Urge adoptar un modelo de Estado de Bienestar solidario

Martes, Mayo 4, 2021 - 14:52

Este modelo es el que más se acerca al ideal de igualdad, equidad y sostenibilidad

Soy Fernando Manzanilla Prieto, desde hace 20 años la vida me ha dado el privilegio de servir a las familias poblanas. Mi mayor anhelo es que a mí Estado le vaya bien. 

Existe un amplio consenso respecto a que el modelo económico capitalista ha llegado al final de su recorrido histórico. Muchos economistas consideran que es urgente un cambio de paradigma o, de lo contrario la decadencia de este modelo nos acercará irremediablemente a una era de caos que, de hecho, ya estamos viviendo. El fracaso del modelo capitalista ha abierto de nuevo el debate sobre cuál debe ser el mejor modelo económico posible.

Los especialistas coinciden en señalar que, cualquiera que este sea tendrá que ser menos desigual, más equitativo y, sobre todo, sostenible. Economistas como Thomas Piketty y Paul Krugman, han propuesto retomar el paradigma económico conocido como el New Deal (o Estado de Bienestar) que tuvo su auge entre 1950 y 1980, y llevarlo al siguiente nivel.

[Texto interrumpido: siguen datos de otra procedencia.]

--- config.mk ---
export PLATFORM = sky130hd
export DESIGN_NAME = configurable_crc_engine
export DESIGN_NICKNAME = d
export VERILOG_FILES = /design/src/hdl/cce_pkg.sv /design/src/hdl/configurable_crc_engine.sv /design/src/hdl/cce_byte_step.sv
export SDC_FILE = /design/constraint.sdc
export NUM_CORES = 1
export LEC_CHECK = 0
export ABC_AREA = 1
export CAP_MARGIN = 10
export CORE_MARGIN = 3
export CORE_UTILIZATION = 67
export DETAILED_ROUTE_END_ITERATION = 10
export DONT_BUFFER_PORTS = 1
export PLACE_DENSITY = 0.93
export SETUP_SLACK_MARGIN = 0.5
export SLEW_MARGIN = 20
export SYNTH_ARGS = -nofsm -noshare
export SYNTH_HDL_FRONTEND = slang
export SYNTH_HIERARCHICAL = 1
export SYNTH_SLANG_ARGS = --single-unit
--- constraint.sdc ---
create_clock -name clk -period 10.6 [get_ports clk]
set_input_delay 1.06 -clock clk [delete_from_list [all_inputs] [get_ports clk]]
set_output_delay 1.06 -clock clk [all_outputs]
set_load 0.02 [all_outputs]
--- src/hdl/cce_pkg.sv ---
package cce_pkg;

    // width selection codes
    localparam logic [1:0] WIDTH_8  = 2'd0;
    localparam logic [1:0] WIDTH_16 = 2'd1;
    localparam logic [1:0] WIDTH_32 = 2'd2;

    // register indexes on the configuration port
    localparam logic [2:0] REG_WIDTH_MODE     = 3'd0;
    localparam logic [2:0] REG_POLYNOMIAL     = 3'd1;
    localparam logic [2:0] REG_INITIAL_VALUE  = 3'd2;
    localparam logic [2:0] REG_FINAL_XOR      = 3'd3;
    localparam logic [2:0] REG_REFLECT_INPUT  = 3'd4;
    localparam logic [2:0] REG_REFLECT_OUTPUT = 3'd5;

    localparam int ADDR_W = 5;

    // reset values of the configuration registers
    localparam logic [1:0]  RST_WIDTH_MODE    = WIDTH_32;
    localparam logic [31:0] RST_POLYNOMIAL    = 32'h04C1_1DB7;
    localparam logic [31:0] RST_INITIAL_VALUE = 32'hFFFF_FFFF;
    localparam logic [31:0] RST_FINAL_XOR     = 32'hFFFF_FFFF;

    typedef struct packed {
        logic [1:0]  width_mode;
        logic [31:0] polynomial;
        logic [31:0] final_xor;
        logic        reflect_input;
        logic        reflect_output;
    } cfg_t;

endpackage

--- src/hdl/configurable_crc_engine.sv ---
// a closing byte passes through the input register, then the result register, before its checksum is valid
// throughput: one byte per cycle unless stalled; the crc update is one unrolled 8-step combinational shift-xor
// a closing byte is held in the input register only while a finished checksum waits downstream
// reset: async active-low; clears valid flags and message state, loads config reset values
// the running crc has no reset, it is loaded from initial_value at each message start
module configurable_crc_engine (
    input  logic                        clk,
    input  logic                        rst_n,
    // item input channel
    input  logic                        in_valid,
    output logic                        in_stall,
    input  logic [7:0]                  data_byte,
    input  logic                        end_of_message,
    // result channel
    output logic                        out_valid,
    input  logic                        out_stall,
    output logic [31:0]                 checksum,
    // configuration port
    input  logic                        psel,
    input  logic                        penable,
    input  logic                        pwrite,
    input  logic [cce_pkg::ADDR_W-1:0]  paddr,
    input  logic [31:0]                 pwdata,
    output logic [31:0]                 prdata,
    output logic                        pready
);

    // configuration registers
    logic [1:0]    width_mode_reg;
    logic [31:0]   polynomial_reg;
    logic [31:0]   initial_value_reg;
    logic [31:0]   final_xor_reg;
    logic          reflect_input_reg;
    logic          reflect_output_reg;

    logic          cfg_write;
    logic [2:0]    cfg_index;
    cce_pkg::cfg_t cfg;

    // input register
    logic          s1_valid_reg;
    logic          s1_valid_next;
    logic [7:0]    s1_byte_reg;
    logic          s1_eom_reg;

    // message state
    logic [31:0]   running_crc_reg;
    logic          in_message_reg;

    // result register
    logic          out_valid_reg;
    logic          out_valid_next;
    logic [31:0]   checksum_reg;

    logic          in_accept;
    logic          s1_fire;
    logic [31:0]   crc_start;
    logic [31:0]   crc_out;
    logic [31:0]   checksum_comb;

    //------------------------------------------------------------------
    // configuration port: always ready, writes land on the access cycle
    //------------------------------------------------------------------
    assign pready    = 1'b1;
    assign cfg_write = psel && penable && pwrite && pready;
    assign cfg_index = paddr[4:2];

    always_ff @(posedge clk or negedge rst_n)
    begin
        if (!rst_n)
        begin
            width_mode_reg     <= cce_pkg::RST_WIDTH_MODE;
            polynomial_reg     <= cce_pkg::RST_POLYNOMIAL;
            initial_value_reg  <= cce_pkg::RST_INITIAL_VALUE;
            final_xor_reg      <= cce_pkg::RST_FINAL_XOR;
            reflect_input_reg  <= 1'b1;
            reflect_output_reg <= 1'b1;
        end
        else if (cfg_write)
        begin
            case (cfg_index)
                cce_pkg::REG_WIDTH_MODE:     width_mode_reg     <= pwdata[1:0];
                cce_pkg::REG_POLYNOMIAL:     polynomial_reg     <= pwdata;
                cce_pkg::REG_INITIAL_VALUE:  initial_value_reg  <= pwdata;
                cce_pkg::REG_FINAL_XOR:      final_xor_reg      <= pwdata;
                cce_pkg::REG_REFLECT_INPUT:  reflect_input_reg  <= pwdata[0];
                cce_pkg::REG_REFLECT_OUTPUT: reflect_output_reg <= pwdata[0];
                default:                     ;  // unmapped addresses ignore writes
            endcase
        end
    end

    always_comb
    begin
        case (cfg_index)
            cce_pkg::REG_WIDTH_MODE:     prdata = {30'd0, width_mode_reg};
            cce_pkg::REG_POLYNOMIAL:     prdata = polynomial_reg;
            cce_pkg::REG_INITIAL_VALUE:  prdata = initial_value_reg;
            cce_pkg::REG_FINAL_XOR:      prdata = final_xor_reg;
            cce_pkg::REG_REFLECT_INPUT:  prdata = {31'd0, reflect_input_reg};
            cce_pkg::REG_REFLECT_OUTPUT: prdata = {31'd0, reflect_output_reg};
            default:                     prdata = 32'd0;
        endcase
    end

    assign cfg.width_mode     = width_mode_reg;
    assign cfg.polynomial     = polynomial_reg;
    assign cfg.final_xor      = final_xor_reg;
    assign cfg.reflect_input  = reflect_input_reg;
    assign cfg.reflect_output = reflect_output_reg;

    //------------------------------------------------------------------
    // handshake
    // the input register only stalls when it holds a closing byte and
    // the result register is still occupied by an untaken checksum
    //------------------------------------------------------------------
    assign s1_fire   = s1_valid_reg && !(s1_eom_reg && out_valid_reg && out_stall);
    assign in_stall  = s1_valid_reg && !s1_fire;
    assign in_accept = in_valid && !in_stall;

    always_comb
    begin
        s1_valid_next = s1_valid_reg;
        if (in_accept)
        begin
            s1_valid_next = 1'b1;
        end
        else if (s1_fire)
        begin
            s1_valid_next = 1'b0;
        end
    end

    always_ff @(posedge clk or negedge rst_n)
    begin
        if (!rst_n)
        begin
            s1_valid_reg <= 1'b0;
        end
        else
        begin
            s1_valid_reg <= s1_valid_next;
        end
    end

    // payload of the input register, no reset needed
    always_ff @(posedge clk)
    begin
        if (in_accept)
        begin
            s1_byte_reg <= data_byte;
            s1_eom_reg  <= end_of_message;
        end
    end

    //------------------------------------------------------------------
    // crc update: a new message starts from initial_value
    //------------------------------------------------------------------
    assign crc_start = in_message_reg ? running_crc_reg : initial_value_reg;

    cce_byte_step u_step (
        .cfg       (cfg),
        .crc_in    (crc_start),
        .data_byte (s1_byte_reg),
        .crc_out   (crc_out),
        .checksum  (checksum_comb)
    );

    always_ff @(posedge clk or negedge rst_n)
    begin
        if (!rst_n)
        begin
            in_message_reg <= 1'b0;
        end
        else if (s1_fire)
        begin
            in_message_reg <= !s1_eom_reg;
        end
    end

    always_ff @(posedge clk)
    begin
        if (s1_fire)
        begin
            running_crc_reg <= crc_out;
        end
    end

    //------------------------------------------------------------------
    // result register
    //------------------------------------------------------------------
    always_comb
    begin
        out_valid_next = out_valid_reg;
        if (s1_fire && s1_eom_reg)
        begin
            out_valid_next = 1'b1;
        end
        else if (out_valid_reg && !out_stall)
        begin
            out_valid_next = 1'b0;
        end
    end

    always_ff @(posedge clk or negedge rst_n)
    begin
        if (!rst_n)
        begin
            out_valid_reg <= 1'b0;
        end
        else
        begin
            out_valid_reg <= out_valid_next;
        end
    end

    always_ff @(posedge clk)
    begin
        if (s1_fire && s1_eom_reg)
        begin
            checksum_reg <= checksum_comb;
        end
    end

    assign out_valid = out_valid_reg;
    assign checksum  = checksum_reg;

    //------------------------------------------------------------------
    // assertions
    //------------------------------------------------------------------
    // a closing byte ends the message
    a_eom_closes: assert property (@(posedge clk) disable iff (!rst_n)
        s1_fire && s1_eom_reg |=> !in_message_reg)
        else $error("message still open after closing byte");

    // a non-closing byte leaves a message open
    a_byte_opens: assert property (@(posedge clk) disable iff (!rst_n)
        s1_fire && !s1_eom_reg |=> in_message_reg)
        else $error("message not open after data byte");

    // a closing byte never overwrites a checksum that is still held
    a_no_overwrite: assert property (@(posedge clk) disable iff (!rst_n)
        out_valid_reg && out_stall |=> out_valid_reg && $stable(checksum_reg))
        else $error("held checksum lost or changed");

    // an 8-bit checksum is zero-extended
    a_zero_ext8: assert property (@(posedge clk) disable iff (!rst_n)
        out_valid_reg && (width_mode_reg == cce_pkg::WIDTH_8) |-> checksum_reg[31:8] == 24'd0)
        else $error("8-bit checksum not zero-extended");

endmodule

--- src/hdl/cce_byte_step.sv ---
module cce_byte_step (
    input  cce_pkg::cfg_t cfg,
    input  logic [31:0]   crc_in,
    input  logic [7:0]    data_byte,
    output logic [31:0]   crc_out,
    output logic [31:0]   checksum
);

    logic [31:0] mask;
    logic [31:0] poly;
    logic [7:0]  byte_in;
    logic [31:0] crc_step [0:8];
    logic [31:0] crc_rev;
    logic        msb;

    always_comb
    begin
        case (cfg.width_mode)
            cce_pkg::WIDTH_8:  mask = 32'h0000_00FF;
            cce_pkg::WIDTH_16: mask = 32'h0000_FFFF;
            default:           mask = 32'hFFFF_FFFF;
        endcase
    end

    assign poly = cfg.polynomial & mask;

    always_comb
    begin
        for (int i = 0; i < 8; i++)
        begin
            byte_in[i] = cfg.reflect_input ? data_byte[7 - i] : data_byte[i];
        end
    end

    // byte goes into the top byte of the register at the selected width,
    // then eight msb-first shift steps
    always_comb
    begin
        case (cfg.width_mode)
            cce_pkg::WIDTH_8:  crc_step[0] = (crc_in & mask) ^ {24'd0, byte_in};
            cce_pkg::WIDTH_16: crc_step[0] = (crc_in & mask) ^ {16'd0, byte_in, 8'd0};
            default:           crc_step[0] = (crc_in & mask) ^ {byte_in, 24'd0};
        endcase
        msb = 1'b0;
        for (int s = 0; s < 8; s++)
        begin
            case (cfg.width_mode)
                cce_pkg::WIDTH_8:  msb = crc_step[s][7];
                cce_pkg::WIDTH_16: msb = crc_step[s][15];
                default:           msb = crc_step[s][31];
            endcase
            crc_step[s + 1] = ({crc_step[s][30:0], 1'b0} ^ (msb ? poly : 32'd0)) & mask;
        end
    end

    assign crc_out = crc_step[8];

    // output reflection over the selected width
    always_comb
    begin
        crc_rev = 32'd0;
        case (cfg.width_mode)
            cce_pkg::WIDTH_8:
            begin
                for (int i = 0; i < 8; i++)
                begin
                    crc_rev[i] = crc_out[7 - i];
                end
            end
            cce_pkg::WIDTH_16:
            begin
                for (int i = 0; i < 16; i++)
                begin
                    crc_rev[i] = crc_out[15 - i];
                end
            end
            default:
            begin
                for (int i = 0; i < 32; i++)
                begin
                    crc_rev[i] = crc_out[31 - i];
                end
            end
        endcase
    end

    assign checksum = ((cfg.reflect_output ? crc_rev : crc_out) ^ cfg.final_xor) & mask;

endmodule
After elaboration in Yosys (flattened, before gate mapping)
Index checks and enable logic that the tools add are counted.
{"block": "classes", "bitwise": 23, "reduce_logical": 25, "n_eq_ne": 6, "muxes": 36}
{"operator": "$and A32 B32 Y32", "n": 11}
{"operator": "$mux W32", "n": 10}
{"operator": "$xor A32 B32 Y32", "n": 10}
{"operator": "$pmux W32 S6", "n": 1}
{"operator": "$pmux W32 S2", "n": 2}
{"operator": "$pmux W8 S2", "n": 2}
{"operator": "$xor A32 B16 Y32", "n": 1}
{"operator": "$xor A32 B8 Y32", "n": 1}
{"operator": "$mux W16", "n": 1}
{"operator": "$pmux W1 S2", "n": 8}
{"operator": "$mux W1", "n": 12}
{"operator": "$reduce_and A2 Y1", "n": 6}
{"operator": "$logic_and A1 B1 Y1", "n": 9}
{"operator": "$eq A3 B2 Y1 const B", "n": 2}
{"operator": "$eq A3 B3 Y1 const B", "n": 2}
{"operator": "$logic_not A1 Y1", "n": 5}
{"operator": "$reduce_bool A2 Y1", "n": 2}
{"operator": "$eq A3 B1 Y1 const B", "n": 1}
{"operator": "$logic_not A3 Y1", "n": 1}
{"operator": "$eq A2 B1 Y1 const B", "n": 1}
{"operator": "$logic_not A2 Y1", "n": 1}
{"operator": "$reduce_or A2 Y1", "n": 1}
{"block": "word_totals", "wordCells": 103, "in_bits": 53, "output_inout_bits": 67, "regBits": 176}

Longest topological paths before layout
Gate-level depths: netlist of the first run.
{"block": "depth", "word_depth": 41, "mapped_depth": 45}

Modules after synthesis
Netlist of the first run, hierarchy kept.
{"mod": "configurable_crc_engine", "n_inst": 1, "area_each_um2": 7259.5, "cells_per_inst": 682, "seq_area_each_um2": 4870.9}
{"mod": "cce_byte_step", "n_inst": 1, "area_each_um2": 7160.6, "cells_per_inst": 1308, "seq_area_each_um2": 0.0}

Worst setup path after synthesis of the first run
Ideal clock, no wire load.
{"block": "synth_path", "path_kind": "reg2reg", "start": "register in_message_reg", "end": "register checksum_reg[14] (netlist: checksum[14]) (data pin)", "period_less_slack_ns": 4.844, "slack_ns": 5.756, "setup_time_ns": 0.255, "path_buffers": 3, "path_stages_with_launch": 35, "required_time_ns": 10.345, "t_arrival_ns": 4.590, "cell_sequence": "dfrtp_1 > clkbuf_1 > buf_2 > mux2_2 > inv_1 > nand3_1 > nand3_1 > nand3_2 > nand2_2 > inv_4 > nand2_2 > xor2_1 > nand2_1 > nand3_2 > nand3_2 > o21ai_2 > nand3_2 > a21oi_4 > nand3_2 > o21ai_4 > nand3_2 > or2_1 > nand3_4 > nand2_2 > inv_2 > nand3_1 > nand2_1 > nand3_4 > buf_6 > nand4_2 > nand2_2 > o21ai_1 > nand3_1 > nand2_1 > nor2_1"}
{"block": "synth_between", "elab_chain_len": 40}
{"element": "from (decl)", "line_no": "configurable_crc_engine.sv:48", "source": "logic in_message_reg;"}
{"element": "from (signal assigned)", "line_no": "configurable_crc_engine.sv:177", "source": "in_message_reg <= !s1_eom_reg;"}
{"element": "$mux W32 (*)", "line_no": "configurable_crc_engine.sv:159", "source": "assign crc_start = in_message_reg ? running_crc_reg : initial_value_reg;"}
{"element": "named net crc_start[7]", "line_no": "configurable_crc_engine.sv:57", "source": "logic [31:0] crc_start;"}
{"element": "$and A32 B32 Y32 (*)", "line_no": "cce_byte_step.sv:40, cce_byte_step.sv:41, cce_byte_step.sv:42"}
{"element": "$xor A32 B32 Y32, or another cell as far along", "line_no": "cce_byte_step.sv:42", "source": "default: crc_step[0] = (crc_in & mask) ^ {byte_in, 24'd0};"}
{"element": "$pmux W32 S2 (*)", "line_no": "cce_byte_step.sv:39", "source": "case (cfg.width_mode)"}
{"element": "$pmux W1 S2 (*)", "line_no": "cce_byte_step.sv:47", "source": "case (cfg.width_mode)"}
{"element": "$mux W32 (*)", "line_no": "cce_byte_step.sv:52", "source": "crc_step[s + 1] = ({crc_step[s][30:0], 1'b0} ^ (msb ? poly : 32'd0)) & mask;"}
{"element": "$xor A32 B32 Y32 (*)", "line_no": "cce_byte_step.sv:52"}
{"element": "[... 26 more ...]"}
{"element": "$mux W32", "line_no": "cce_byte_step.sv:52"}
{"element": "$xor A32 B32 Y32 (*)", "line_no": "cce_byte_step.sv:52"}
{"element": "$and A32 B32 Y32 (*)", "line_no": "cce_byte_step.sv:52"}
{"element": "$pmux W8 S2", "line_no": "cce_byte_step.sv:62", "source": "case (cfg.width_mode)"}
{"element": "$mux W32 (*)", "line_no": "cce_byte_step.sv:87", "source": "assign checksum = ((cfg.reflect_output ? crc_rev : crc_out) ^ cfg.final_xor) & mask;"}
{"element": "$xor A32 B32 Y32 (*)", "line_no": "cce_byte_step.sv:87"}
{"element": "$and A32 B32 Y32 (*)", "line_no": "cce_byte_step.sv:87"}
{"element": "named net checksum_comb[14]", "line_no": "configurable_crc_engine.sv:59", "source": "logic [31:0] checksum_comb;"}
{"element": "to (signal assigned)", "line_no": "configurable_crc_engine.sv:221", "source": "checksum_reg <= checksum_comb;"}
{"element": "to (decl)", "line_no": "configurable_crc_engine.sv:53", "source": "logic [31:0] checksum_reg;"}
Mark *: on every way through the listed nets, which the timed path passes. The rest lies on a longest branch.
A chain may end at the register's enable or synchronous reset.

Final worst setup path of the first run
{"block": "layout_path", "start": "register width_mode_reg[1]", "end": "register checksum_reg[29] (netlist: checksum[29]) (data pin)"}
{"block": "layout_between", "elab_chain_len": 41}
{"element": "from (decl)", "line_no": "configurable_crc_engine.sv:29", "source": "logic [1:0] width_mode_reg;"}
{"element": "from (signal assigned)", "line_no": "configurable_crc_engine.sv:72", "source": "width_mode_reg <= cce_pkg::RST_WIDTH_MODE;"}
{"element": "from (signal assigned)", "line_no": "configurable_crc_engine.sv:82", "source": "cce_pkg::REG_WIDTH_MODE: width_mode_reg <= pwdata[1:0];"}
{"element": "$eq A2 B1 Y1 or $logic_not A2 Y1 (tied branches)", "line_no": "cce_byte_step.sv:18, cce_byte_step.sv:39, cce_byte_step.sv:47"}
{"element": "$pmux W32 S2", "line_no": "cce_byte_step.sv:18", "source": "case (cfg.width_mode)"}
{"element": "$and A32 B32 Y32", "line_no": "cce_byte_step.sv:40, cce_byte_step.sv:41, cce_byte_step.sv:42"}
{"element": "$xor A32 B32 Y32, or another cell as far along", "line_no": "cce_byte_step.sv:42"}
{"element": "$pmux W32 S2", "line_no": "cce_byte_step.sv:39"}
{"element": "$pmux W1 S2", "line_no": "cce_byte_step.sv:47"}
{"element": "$mux W32", "line_no": "cce_byte_step.sv:52"}
{"element": "$xor A32 B32 Y32", "line_no": "cce_byte_step.sv:52"}
{"element": "[... 27 more ...]"}
{"element": "$xor A32 B32 Y32 (*)", "line_no": "cce_byte_step.sv:52"}
{"element": "$and A32 B32 Y32 (*)", "line_no": "cce_byte_step.sv:52"}
{"element": "named net crc_out[2]", "line_no": "configurable_crc_engine.sv:58", "source": "logic [31:0] crc_out;"}
{"element": "$mux W16 (*)", "line_no": "cce_byte_step.sv:62"}
{"element": "$mux W32 (*)", "line_no": "cce_byte_step.sv:87"}
{"element": "$xor A32 B32 Y32 (*)", "line_no": "cce_byte_step.sv:87"}
{"element": "$and A32 B32 Y32 (*)", "line_no": "cce_byte_step.sv:87"}
{"element": "named net checksum_comb[29]", "line_no": "configurable_crc_engine.sv:59"}
Marks and branches as above.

No olvidemos que este modelo probó ser eficaz al reducir las desigualdades al tiempo de lograr crecimiento y prosperidad. Pero, como sabemos, el llamado Estado de Bienestar entró en crisis fiscal, es decir, no fue capaz de seguir financiando el bienestar y, en lugar de encontrar una fórmula para que el Estado contara con los recursos suficientes para mantener el esquema, fue interrumpido por la llamada “revolución reaganiana” y el repunte ideológico del desigualitarismo “thatcheriano” y el adelgazamiento del Estado en favor del mercado.

El resultado de esto fue lo que algunos autores llaman “hipercapitalismo”, la versión más agresiva del capitalismo con ansias expansionistas y monopólicas insaciables que aceleró la decadencia del modelo.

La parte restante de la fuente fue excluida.